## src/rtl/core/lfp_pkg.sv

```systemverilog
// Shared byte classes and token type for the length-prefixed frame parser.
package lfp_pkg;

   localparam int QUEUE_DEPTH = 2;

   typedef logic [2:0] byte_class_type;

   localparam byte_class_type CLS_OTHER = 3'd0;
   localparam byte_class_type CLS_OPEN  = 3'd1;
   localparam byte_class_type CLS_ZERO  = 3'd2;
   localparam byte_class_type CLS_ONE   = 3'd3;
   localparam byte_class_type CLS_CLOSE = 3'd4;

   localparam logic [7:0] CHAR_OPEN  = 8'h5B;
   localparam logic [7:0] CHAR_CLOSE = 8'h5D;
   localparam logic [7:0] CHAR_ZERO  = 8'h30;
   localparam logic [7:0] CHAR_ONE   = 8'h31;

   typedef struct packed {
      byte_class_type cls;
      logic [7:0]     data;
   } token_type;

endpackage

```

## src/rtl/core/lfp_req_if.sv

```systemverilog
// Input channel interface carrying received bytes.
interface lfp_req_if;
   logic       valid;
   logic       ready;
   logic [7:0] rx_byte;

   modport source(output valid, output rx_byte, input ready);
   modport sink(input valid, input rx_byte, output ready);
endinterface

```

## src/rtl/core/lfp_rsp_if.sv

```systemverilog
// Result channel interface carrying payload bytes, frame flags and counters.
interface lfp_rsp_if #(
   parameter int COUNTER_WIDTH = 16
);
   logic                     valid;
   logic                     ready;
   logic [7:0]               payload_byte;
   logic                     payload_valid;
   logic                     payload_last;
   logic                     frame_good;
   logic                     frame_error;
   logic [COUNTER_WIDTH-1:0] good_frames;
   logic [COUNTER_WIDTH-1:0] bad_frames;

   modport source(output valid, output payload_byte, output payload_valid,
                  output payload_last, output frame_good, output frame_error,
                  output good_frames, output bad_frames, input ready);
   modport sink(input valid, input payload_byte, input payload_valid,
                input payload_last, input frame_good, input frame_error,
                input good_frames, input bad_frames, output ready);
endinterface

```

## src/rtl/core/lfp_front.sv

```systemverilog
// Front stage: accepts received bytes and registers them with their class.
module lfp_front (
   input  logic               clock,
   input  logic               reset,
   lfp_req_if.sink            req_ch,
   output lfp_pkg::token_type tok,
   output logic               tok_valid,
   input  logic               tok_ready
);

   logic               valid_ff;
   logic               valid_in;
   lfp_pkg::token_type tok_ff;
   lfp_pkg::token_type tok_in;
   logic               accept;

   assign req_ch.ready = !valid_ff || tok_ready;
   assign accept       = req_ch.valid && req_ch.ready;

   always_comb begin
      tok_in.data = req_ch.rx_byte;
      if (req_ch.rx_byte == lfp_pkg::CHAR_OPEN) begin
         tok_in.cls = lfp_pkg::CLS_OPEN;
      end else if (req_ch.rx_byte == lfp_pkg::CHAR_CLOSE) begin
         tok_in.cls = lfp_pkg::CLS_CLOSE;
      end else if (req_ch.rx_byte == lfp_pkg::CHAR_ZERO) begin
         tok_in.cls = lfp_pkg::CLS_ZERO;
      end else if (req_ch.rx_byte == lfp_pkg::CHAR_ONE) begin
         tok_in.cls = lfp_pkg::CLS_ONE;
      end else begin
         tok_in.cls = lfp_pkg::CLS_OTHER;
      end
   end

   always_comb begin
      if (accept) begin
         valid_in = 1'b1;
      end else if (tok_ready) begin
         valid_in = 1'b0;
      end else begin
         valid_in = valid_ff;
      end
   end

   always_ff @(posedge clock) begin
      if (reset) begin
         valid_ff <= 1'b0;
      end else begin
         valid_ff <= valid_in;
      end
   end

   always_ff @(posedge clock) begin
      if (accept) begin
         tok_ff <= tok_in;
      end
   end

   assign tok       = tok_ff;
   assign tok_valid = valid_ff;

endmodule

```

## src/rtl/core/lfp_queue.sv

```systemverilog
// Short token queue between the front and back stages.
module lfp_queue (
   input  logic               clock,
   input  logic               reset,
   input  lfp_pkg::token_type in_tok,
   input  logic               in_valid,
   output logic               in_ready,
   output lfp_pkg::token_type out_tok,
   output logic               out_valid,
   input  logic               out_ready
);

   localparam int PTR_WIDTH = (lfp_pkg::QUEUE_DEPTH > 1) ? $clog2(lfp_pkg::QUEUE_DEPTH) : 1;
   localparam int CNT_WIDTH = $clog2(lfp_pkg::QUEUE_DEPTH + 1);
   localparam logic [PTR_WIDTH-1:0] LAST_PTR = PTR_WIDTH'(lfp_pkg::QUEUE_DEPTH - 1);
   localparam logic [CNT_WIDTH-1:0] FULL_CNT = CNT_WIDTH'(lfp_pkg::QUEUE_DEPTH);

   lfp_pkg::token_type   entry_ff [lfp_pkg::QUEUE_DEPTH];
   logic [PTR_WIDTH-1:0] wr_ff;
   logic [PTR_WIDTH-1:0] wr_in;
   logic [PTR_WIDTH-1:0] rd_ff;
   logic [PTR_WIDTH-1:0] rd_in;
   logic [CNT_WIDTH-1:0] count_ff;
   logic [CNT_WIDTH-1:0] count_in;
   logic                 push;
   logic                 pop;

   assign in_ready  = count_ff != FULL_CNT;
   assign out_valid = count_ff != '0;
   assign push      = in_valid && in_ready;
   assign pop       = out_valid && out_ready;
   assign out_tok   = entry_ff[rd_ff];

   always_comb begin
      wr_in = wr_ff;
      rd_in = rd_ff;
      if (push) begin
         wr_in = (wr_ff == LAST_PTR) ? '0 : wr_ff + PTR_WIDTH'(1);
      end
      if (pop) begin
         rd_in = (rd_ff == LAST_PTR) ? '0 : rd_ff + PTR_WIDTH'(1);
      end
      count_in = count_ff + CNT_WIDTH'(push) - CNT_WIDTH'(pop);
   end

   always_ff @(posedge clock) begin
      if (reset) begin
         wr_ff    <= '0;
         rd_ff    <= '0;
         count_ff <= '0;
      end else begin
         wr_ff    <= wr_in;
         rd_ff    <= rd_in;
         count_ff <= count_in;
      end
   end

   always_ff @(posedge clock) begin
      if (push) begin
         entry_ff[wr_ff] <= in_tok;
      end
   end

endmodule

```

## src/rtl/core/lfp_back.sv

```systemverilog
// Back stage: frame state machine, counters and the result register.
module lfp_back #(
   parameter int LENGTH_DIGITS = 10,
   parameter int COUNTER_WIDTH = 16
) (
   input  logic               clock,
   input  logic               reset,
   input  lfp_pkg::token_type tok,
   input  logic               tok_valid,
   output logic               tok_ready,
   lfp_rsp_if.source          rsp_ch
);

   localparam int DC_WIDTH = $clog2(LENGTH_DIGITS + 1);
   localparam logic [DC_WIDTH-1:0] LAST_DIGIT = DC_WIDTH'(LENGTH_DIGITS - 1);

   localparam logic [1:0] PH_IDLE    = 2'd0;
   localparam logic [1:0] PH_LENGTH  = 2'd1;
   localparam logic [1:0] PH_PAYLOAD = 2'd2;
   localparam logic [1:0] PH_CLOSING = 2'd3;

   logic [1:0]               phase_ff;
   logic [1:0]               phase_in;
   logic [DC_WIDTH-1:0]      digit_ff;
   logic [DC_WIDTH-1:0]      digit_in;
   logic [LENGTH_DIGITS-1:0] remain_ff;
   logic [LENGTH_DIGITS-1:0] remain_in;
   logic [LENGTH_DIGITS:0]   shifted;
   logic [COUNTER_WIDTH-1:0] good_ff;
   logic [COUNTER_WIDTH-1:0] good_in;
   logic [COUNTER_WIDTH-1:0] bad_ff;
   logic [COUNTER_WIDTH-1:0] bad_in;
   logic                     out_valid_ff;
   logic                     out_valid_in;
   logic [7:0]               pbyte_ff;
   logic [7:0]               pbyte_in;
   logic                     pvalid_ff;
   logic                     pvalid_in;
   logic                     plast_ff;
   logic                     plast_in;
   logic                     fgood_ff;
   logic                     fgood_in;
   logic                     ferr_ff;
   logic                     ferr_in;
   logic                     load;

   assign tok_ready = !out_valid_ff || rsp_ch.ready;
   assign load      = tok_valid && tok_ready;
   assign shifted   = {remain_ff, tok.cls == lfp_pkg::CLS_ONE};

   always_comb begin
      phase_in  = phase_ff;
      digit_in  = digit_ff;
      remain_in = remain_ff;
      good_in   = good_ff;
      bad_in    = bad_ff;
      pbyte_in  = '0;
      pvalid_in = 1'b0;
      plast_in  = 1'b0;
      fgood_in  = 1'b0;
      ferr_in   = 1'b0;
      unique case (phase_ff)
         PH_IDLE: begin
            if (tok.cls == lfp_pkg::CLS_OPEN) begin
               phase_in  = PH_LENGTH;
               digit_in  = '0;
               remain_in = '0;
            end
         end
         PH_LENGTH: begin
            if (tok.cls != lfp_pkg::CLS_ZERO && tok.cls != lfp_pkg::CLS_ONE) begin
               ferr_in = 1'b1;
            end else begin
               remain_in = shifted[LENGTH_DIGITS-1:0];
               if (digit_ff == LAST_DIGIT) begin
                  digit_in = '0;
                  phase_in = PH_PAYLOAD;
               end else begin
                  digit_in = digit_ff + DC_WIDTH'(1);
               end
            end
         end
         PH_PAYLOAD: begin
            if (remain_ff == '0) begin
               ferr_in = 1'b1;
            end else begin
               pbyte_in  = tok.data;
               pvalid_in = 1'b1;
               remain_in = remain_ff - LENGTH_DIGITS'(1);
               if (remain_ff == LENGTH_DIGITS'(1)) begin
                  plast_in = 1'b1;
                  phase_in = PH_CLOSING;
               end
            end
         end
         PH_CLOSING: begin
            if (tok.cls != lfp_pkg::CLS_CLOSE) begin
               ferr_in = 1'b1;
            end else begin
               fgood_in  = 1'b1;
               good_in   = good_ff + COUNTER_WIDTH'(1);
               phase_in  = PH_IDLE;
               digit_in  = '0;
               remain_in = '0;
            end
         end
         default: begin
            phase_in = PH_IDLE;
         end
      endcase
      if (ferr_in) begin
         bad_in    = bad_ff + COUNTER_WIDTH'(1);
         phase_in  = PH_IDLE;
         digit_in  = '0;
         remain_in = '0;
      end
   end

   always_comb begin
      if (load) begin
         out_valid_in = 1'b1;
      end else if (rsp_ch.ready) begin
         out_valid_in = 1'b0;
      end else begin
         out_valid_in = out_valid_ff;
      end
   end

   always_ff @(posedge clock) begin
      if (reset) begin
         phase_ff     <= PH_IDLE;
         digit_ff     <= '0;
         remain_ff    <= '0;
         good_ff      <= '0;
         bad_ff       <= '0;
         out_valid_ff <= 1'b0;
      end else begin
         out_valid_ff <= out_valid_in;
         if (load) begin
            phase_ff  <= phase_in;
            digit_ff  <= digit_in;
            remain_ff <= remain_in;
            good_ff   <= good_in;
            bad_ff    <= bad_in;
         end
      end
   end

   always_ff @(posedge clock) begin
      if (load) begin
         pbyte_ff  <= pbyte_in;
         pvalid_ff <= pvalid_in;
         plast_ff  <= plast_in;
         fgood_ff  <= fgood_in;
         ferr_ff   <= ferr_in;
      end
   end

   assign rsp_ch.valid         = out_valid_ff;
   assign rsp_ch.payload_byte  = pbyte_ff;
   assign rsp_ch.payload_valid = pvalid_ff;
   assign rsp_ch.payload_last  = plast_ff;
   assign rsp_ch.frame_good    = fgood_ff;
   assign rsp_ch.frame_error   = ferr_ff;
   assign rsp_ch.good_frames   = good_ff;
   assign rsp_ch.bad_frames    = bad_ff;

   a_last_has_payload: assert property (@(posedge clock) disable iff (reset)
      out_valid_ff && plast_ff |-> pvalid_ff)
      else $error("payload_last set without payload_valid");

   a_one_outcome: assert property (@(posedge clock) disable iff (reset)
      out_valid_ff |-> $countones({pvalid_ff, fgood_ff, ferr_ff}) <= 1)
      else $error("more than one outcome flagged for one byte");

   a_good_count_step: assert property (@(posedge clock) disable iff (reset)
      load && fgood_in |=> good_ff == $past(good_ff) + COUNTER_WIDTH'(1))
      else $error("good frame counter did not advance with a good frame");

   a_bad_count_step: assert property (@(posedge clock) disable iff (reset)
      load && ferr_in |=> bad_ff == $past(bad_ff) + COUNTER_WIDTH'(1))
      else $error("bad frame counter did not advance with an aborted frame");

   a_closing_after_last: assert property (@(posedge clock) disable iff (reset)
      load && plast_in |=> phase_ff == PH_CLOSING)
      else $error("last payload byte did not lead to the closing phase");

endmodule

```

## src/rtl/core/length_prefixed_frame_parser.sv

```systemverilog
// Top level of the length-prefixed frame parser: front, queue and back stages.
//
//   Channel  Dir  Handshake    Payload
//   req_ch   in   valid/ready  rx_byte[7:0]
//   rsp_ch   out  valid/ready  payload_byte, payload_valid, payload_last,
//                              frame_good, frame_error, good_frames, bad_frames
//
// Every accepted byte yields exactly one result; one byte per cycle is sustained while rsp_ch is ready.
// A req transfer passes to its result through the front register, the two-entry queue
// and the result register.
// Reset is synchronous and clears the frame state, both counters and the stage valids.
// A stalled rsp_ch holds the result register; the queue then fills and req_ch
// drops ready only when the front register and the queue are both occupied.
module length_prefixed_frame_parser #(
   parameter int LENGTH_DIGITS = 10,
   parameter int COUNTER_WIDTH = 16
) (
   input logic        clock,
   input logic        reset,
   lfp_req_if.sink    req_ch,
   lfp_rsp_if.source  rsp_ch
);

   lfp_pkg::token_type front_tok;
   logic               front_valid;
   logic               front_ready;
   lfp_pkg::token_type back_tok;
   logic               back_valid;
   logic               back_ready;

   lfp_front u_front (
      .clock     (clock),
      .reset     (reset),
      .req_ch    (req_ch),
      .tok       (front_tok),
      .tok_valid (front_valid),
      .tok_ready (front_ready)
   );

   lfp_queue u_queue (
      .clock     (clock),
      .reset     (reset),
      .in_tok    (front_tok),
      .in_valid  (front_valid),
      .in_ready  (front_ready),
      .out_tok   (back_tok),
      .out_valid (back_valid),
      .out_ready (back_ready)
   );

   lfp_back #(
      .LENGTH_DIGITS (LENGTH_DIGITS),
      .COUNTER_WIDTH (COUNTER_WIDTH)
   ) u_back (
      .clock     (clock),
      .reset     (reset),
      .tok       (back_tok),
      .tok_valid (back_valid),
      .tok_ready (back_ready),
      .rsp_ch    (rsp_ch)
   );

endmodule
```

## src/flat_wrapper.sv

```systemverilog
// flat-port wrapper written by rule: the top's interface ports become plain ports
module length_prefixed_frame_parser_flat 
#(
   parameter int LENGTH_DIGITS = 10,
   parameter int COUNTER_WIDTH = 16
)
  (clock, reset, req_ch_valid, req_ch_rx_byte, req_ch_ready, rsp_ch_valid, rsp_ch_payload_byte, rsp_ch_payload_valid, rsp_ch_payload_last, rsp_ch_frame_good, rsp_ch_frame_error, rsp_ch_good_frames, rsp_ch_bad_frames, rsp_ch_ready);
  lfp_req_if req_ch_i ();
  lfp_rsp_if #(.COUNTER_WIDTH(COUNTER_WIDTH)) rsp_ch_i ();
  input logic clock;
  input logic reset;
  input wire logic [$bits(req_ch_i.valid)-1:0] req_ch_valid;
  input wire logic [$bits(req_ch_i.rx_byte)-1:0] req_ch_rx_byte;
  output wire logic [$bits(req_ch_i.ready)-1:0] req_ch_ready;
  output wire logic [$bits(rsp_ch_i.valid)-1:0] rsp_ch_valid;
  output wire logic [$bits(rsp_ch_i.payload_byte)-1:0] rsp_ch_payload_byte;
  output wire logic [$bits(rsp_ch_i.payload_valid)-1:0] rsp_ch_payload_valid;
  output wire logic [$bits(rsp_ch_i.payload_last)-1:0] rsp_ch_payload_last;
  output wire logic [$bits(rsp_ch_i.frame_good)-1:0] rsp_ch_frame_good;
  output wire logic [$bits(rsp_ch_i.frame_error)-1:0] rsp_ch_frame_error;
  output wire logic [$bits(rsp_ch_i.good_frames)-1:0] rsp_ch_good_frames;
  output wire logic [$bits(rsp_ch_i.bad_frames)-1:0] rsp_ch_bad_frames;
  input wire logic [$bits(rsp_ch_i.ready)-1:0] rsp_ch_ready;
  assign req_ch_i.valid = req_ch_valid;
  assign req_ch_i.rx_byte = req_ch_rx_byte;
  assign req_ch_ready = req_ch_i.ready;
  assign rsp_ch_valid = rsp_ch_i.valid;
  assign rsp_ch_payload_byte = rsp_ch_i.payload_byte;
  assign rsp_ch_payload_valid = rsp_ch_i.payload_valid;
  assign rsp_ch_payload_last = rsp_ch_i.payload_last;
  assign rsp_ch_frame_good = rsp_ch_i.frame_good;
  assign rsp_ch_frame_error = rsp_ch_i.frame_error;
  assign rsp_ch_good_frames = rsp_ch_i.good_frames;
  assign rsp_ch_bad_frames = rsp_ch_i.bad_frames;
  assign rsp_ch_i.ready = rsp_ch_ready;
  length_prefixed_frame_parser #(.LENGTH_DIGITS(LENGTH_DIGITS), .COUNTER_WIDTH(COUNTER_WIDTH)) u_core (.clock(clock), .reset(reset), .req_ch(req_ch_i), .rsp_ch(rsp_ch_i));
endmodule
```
--
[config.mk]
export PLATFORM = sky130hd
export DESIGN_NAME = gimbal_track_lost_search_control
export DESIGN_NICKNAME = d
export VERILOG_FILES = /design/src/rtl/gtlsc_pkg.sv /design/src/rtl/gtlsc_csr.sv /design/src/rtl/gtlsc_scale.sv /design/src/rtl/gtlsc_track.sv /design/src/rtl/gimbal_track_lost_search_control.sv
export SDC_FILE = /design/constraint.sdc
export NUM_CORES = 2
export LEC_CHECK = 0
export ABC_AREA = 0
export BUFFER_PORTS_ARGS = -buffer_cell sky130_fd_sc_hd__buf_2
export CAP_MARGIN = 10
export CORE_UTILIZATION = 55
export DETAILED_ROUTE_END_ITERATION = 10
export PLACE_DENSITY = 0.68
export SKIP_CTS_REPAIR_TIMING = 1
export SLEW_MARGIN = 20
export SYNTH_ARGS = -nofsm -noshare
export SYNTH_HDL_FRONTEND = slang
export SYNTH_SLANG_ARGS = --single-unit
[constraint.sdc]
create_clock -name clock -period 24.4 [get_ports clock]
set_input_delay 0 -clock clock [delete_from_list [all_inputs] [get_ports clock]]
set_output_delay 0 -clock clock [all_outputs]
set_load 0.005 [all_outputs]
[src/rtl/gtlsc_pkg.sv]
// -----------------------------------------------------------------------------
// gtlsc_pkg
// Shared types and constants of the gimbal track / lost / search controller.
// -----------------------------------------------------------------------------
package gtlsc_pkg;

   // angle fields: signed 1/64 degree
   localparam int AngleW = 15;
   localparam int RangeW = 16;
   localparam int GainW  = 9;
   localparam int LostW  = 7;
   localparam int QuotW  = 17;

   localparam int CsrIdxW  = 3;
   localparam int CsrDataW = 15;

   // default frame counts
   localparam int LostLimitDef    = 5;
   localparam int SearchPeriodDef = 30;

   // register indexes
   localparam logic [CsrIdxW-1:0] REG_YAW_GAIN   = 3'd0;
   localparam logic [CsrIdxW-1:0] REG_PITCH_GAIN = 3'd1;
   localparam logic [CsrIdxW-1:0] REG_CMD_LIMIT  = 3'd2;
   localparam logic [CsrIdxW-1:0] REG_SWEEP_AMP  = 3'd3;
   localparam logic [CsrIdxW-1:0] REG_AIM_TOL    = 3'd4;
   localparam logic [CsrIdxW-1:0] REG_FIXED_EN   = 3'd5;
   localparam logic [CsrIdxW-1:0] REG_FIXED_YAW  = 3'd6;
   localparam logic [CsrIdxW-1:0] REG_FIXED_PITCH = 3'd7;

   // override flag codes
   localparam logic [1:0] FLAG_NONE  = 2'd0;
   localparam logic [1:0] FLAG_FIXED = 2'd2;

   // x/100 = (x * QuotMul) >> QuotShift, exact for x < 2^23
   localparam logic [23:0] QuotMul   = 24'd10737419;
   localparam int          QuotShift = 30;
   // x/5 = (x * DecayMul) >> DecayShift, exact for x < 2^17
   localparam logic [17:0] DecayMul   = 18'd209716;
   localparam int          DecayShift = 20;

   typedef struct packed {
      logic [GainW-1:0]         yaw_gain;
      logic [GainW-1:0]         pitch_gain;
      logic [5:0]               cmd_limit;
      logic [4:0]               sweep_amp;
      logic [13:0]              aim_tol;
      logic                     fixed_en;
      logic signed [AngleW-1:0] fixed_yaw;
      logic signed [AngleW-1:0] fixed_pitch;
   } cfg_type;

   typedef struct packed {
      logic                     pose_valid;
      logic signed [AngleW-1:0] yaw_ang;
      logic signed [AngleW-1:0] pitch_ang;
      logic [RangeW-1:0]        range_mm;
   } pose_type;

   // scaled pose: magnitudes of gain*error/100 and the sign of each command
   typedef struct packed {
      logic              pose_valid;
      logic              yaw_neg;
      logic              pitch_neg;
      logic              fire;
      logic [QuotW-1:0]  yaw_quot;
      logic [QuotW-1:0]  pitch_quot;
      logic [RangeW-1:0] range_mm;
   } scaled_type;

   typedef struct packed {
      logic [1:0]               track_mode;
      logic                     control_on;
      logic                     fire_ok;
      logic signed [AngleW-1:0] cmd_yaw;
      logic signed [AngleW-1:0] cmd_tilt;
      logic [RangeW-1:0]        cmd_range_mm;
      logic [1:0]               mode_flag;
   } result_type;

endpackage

## [Your instructions]
Copy each line of the preceding data that contains the string "DecayMul".

## [Exercise output]
   // x/5 = (x * DecayMul) >> DecayShift, exact for x < 2^17
   localparam logic [17:0] DecayMul   = 18'd209716;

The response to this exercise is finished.